(Work request): Find how many lines below hold "config", then state that number by itself.

:: Records ::

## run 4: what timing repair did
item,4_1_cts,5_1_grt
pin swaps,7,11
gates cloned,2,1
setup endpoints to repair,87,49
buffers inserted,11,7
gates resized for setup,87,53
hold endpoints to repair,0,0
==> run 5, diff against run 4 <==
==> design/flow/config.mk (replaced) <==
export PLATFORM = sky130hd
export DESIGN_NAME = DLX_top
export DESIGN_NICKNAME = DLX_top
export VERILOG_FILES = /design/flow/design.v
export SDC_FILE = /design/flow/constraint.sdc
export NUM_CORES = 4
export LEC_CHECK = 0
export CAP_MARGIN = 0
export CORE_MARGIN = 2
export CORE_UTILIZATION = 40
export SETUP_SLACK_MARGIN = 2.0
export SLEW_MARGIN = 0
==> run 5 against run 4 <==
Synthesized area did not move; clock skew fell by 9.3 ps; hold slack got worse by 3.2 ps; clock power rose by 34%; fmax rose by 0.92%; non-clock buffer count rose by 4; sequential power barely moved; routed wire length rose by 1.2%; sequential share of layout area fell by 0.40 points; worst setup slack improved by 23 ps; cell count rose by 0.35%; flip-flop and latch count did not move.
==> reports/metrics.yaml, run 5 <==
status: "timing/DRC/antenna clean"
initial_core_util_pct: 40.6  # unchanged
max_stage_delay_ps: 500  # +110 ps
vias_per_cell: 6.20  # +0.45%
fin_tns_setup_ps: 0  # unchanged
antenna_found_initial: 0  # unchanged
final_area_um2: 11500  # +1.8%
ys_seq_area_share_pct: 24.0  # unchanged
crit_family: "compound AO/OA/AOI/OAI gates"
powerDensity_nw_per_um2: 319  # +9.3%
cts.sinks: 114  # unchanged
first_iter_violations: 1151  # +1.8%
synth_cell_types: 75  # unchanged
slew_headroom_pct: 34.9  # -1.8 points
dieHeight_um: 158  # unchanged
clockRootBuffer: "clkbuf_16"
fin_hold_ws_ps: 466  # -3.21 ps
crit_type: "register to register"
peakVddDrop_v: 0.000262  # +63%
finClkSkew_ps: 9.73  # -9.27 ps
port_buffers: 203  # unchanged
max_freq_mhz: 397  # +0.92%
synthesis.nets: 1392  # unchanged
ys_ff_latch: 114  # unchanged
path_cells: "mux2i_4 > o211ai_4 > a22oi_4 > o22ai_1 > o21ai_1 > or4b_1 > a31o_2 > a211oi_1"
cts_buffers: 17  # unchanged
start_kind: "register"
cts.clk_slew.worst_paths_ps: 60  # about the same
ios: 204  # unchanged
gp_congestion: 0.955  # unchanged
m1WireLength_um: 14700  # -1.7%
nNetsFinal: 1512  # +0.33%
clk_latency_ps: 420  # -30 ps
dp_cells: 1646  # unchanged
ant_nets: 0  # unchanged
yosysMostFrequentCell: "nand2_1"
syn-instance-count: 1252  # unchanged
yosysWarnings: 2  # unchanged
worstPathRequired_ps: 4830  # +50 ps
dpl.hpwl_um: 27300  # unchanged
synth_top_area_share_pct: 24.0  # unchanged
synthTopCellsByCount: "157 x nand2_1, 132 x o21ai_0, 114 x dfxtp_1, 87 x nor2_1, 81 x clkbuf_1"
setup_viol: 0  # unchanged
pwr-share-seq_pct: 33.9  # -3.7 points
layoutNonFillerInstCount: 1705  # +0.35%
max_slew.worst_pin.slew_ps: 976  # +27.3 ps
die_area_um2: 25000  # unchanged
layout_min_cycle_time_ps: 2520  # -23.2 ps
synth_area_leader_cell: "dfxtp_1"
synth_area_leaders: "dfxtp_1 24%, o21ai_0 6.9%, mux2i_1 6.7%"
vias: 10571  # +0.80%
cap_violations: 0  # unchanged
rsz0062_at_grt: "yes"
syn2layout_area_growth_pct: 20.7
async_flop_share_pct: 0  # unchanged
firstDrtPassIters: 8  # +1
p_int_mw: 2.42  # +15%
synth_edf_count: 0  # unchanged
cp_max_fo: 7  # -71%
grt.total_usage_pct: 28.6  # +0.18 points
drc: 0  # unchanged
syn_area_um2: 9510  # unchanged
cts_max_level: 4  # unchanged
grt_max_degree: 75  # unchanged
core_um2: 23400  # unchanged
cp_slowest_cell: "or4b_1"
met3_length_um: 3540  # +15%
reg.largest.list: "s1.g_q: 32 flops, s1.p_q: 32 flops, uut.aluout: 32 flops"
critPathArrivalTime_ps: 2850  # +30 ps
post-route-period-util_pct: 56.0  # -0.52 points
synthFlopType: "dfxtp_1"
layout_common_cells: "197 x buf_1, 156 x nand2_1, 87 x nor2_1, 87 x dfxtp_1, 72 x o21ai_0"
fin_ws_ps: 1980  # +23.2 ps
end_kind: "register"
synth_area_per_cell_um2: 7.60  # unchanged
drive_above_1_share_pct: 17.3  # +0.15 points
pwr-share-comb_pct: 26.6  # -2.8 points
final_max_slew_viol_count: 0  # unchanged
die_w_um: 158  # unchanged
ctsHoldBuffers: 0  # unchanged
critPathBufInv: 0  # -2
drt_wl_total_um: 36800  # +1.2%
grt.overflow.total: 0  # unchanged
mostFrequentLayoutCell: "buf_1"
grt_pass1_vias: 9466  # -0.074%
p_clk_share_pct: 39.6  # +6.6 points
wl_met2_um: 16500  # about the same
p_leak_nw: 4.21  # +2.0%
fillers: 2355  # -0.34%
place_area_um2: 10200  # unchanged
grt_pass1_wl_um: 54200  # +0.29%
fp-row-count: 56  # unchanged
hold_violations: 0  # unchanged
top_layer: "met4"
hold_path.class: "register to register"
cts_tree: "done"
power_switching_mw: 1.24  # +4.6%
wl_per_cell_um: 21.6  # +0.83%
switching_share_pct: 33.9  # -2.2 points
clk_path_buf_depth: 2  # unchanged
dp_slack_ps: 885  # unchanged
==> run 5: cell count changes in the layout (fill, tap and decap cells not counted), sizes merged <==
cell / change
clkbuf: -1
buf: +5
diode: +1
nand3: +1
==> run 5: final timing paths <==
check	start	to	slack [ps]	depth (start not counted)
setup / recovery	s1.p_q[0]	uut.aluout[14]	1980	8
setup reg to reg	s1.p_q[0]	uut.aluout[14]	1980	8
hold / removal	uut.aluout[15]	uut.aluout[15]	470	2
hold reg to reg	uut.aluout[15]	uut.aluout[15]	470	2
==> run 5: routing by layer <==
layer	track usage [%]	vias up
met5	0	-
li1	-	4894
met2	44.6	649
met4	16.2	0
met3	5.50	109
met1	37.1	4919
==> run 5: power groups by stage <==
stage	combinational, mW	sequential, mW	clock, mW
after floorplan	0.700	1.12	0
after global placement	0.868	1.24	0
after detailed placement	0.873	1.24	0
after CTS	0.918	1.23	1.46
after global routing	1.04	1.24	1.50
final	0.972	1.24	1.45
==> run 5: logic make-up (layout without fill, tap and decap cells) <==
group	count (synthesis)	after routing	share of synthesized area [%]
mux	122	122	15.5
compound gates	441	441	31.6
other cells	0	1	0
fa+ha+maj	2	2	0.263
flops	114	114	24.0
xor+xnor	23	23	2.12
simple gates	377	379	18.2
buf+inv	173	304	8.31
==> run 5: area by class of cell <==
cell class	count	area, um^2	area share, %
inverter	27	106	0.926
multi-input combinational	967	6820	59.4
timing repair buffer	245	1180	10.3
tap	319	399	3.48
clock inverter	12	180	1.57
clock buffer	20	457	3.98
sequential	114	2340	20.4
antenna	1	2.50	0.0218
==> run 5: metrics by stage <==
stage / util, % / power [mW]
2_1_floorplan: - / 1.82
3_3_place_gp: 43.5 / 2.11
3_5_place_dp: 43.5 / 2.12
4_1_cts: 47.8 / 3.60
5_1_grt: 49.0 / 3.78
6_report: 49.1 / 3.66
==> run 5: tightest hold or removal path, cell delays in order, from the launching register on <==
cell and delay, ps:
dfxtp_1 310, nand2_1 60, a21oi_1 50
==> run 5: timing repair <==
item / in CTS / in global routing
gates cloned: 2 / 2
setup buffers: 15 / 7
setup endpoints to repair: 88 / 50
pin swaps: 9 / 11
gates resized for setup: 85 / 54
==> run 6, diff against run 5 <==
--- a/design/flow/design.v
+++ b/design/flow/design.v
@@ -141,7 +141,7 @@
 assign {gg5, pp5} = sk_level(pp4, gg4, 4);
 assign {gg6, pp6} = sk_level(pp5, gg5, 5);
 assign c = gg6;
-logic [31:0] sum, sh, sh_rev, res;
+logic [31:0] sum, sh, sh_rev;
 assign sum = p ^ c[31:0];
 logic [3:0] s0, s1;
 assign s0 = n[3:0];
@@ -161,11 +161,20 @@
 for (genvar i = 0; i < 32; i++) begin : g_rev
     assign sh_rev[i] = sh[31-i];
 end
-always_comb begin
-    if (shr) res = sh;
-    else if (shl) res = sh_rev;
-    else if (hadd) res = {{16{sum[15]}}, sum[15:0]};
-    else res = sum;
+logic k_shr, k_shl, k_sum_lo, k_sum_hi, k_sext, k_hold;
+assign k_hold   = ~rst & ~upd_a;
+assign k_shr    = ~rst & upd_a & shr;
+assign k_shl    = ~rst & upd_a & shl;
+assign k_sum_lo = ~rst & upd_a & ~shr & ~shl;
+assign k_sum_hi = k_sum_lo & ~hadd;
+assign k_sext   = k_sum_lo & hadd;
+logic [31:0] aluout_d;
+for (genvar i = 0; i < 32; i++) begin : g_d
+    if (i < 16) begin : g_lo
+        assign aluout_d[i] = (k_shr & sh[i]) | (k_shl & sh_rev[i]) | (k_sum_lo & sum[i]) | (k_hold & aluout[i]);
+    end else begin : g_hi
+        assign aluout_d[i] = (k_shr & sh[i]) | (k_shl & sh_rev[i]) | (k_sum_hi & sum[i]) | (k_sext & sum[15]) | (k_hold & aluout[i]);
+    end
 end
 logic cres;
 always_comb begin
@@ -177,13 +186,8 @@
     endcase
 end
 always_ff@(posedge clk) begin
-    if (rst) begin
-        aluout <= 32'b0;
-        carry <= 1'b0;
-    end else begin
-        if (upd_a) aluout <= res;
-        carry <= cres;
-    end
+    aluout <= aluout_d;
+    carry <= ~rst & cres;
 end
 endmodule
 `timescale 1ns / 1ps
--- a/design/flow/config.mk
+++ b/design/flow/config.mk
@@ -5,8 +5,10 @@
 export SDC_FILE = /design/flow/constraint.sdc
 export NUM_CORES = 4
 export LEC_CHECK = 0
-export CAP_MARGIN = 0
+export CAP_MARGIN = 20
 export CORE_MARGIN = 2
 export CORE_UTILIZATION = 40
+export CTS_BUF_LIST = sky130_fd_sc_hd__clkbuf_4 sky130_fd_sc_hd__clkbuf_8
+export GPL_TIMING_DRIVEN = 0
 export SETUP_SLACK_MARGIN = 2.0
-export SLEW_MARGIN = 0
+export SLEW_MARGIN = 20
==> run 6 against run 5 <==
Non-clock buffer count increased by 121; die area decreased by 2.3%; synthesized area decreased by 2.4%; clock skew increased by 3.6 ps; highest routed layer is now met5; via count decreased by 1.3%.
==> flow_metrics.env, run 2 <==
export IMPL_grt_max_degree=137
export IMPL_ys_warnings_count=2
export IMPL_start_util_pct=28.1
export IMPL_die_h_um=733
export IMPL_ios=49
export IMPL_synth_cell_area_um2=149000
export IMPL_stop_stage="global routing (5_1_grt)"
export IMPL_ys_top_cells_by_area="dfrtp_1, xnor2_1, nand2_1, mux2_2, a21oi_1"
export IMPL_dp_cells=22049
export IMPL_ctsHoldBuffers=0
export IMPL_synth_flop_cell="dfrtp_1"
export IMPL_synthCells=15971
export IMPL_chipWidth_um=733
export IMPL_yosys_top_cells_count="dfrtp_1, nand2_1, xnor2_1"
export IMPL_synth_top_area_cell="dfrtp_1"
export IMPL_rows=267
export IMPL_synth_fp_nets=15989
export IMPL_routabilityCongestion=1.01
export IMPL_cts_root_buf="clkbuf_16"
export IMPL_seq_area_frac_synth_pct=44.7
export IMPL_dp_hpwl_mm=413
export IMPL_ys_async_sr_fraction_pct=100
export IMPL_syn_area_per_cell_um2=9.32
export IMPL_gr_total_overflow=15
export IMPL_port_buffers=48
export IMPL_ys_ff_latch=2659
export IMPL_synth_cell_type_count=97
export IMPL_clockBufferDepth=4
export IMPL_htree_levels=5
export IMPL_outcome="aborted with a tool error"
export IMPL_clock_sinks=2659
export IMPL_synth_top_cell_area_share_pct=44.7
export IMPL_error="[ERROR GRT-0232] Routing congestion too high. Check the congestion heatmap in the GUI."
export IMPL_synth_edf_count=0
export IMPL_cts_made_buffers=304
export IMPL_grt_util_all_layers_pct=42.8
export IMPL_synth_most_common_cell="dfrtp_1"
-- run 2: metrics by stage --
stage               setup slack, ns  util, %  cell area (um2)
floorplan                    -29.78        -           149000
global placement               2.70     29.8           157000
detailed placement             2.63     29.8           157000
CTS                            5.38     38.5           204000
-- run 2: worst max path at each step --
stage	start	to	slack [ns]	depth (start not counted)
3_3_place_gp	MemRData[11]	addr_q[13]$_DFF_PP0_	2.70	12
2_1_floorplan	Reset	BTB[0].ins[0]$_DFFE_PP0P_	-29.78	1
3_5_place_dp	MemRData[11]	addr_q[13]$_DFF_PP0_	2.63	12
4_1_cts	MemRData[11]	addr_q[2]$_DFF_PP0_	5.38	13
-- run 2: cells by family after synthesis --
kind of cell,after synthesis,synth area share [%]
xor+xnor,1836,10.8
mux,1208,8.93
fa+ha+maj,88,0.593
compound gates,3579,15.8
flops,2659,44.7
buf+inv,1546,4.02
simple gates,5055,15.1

:::

(Response to the exercise): 3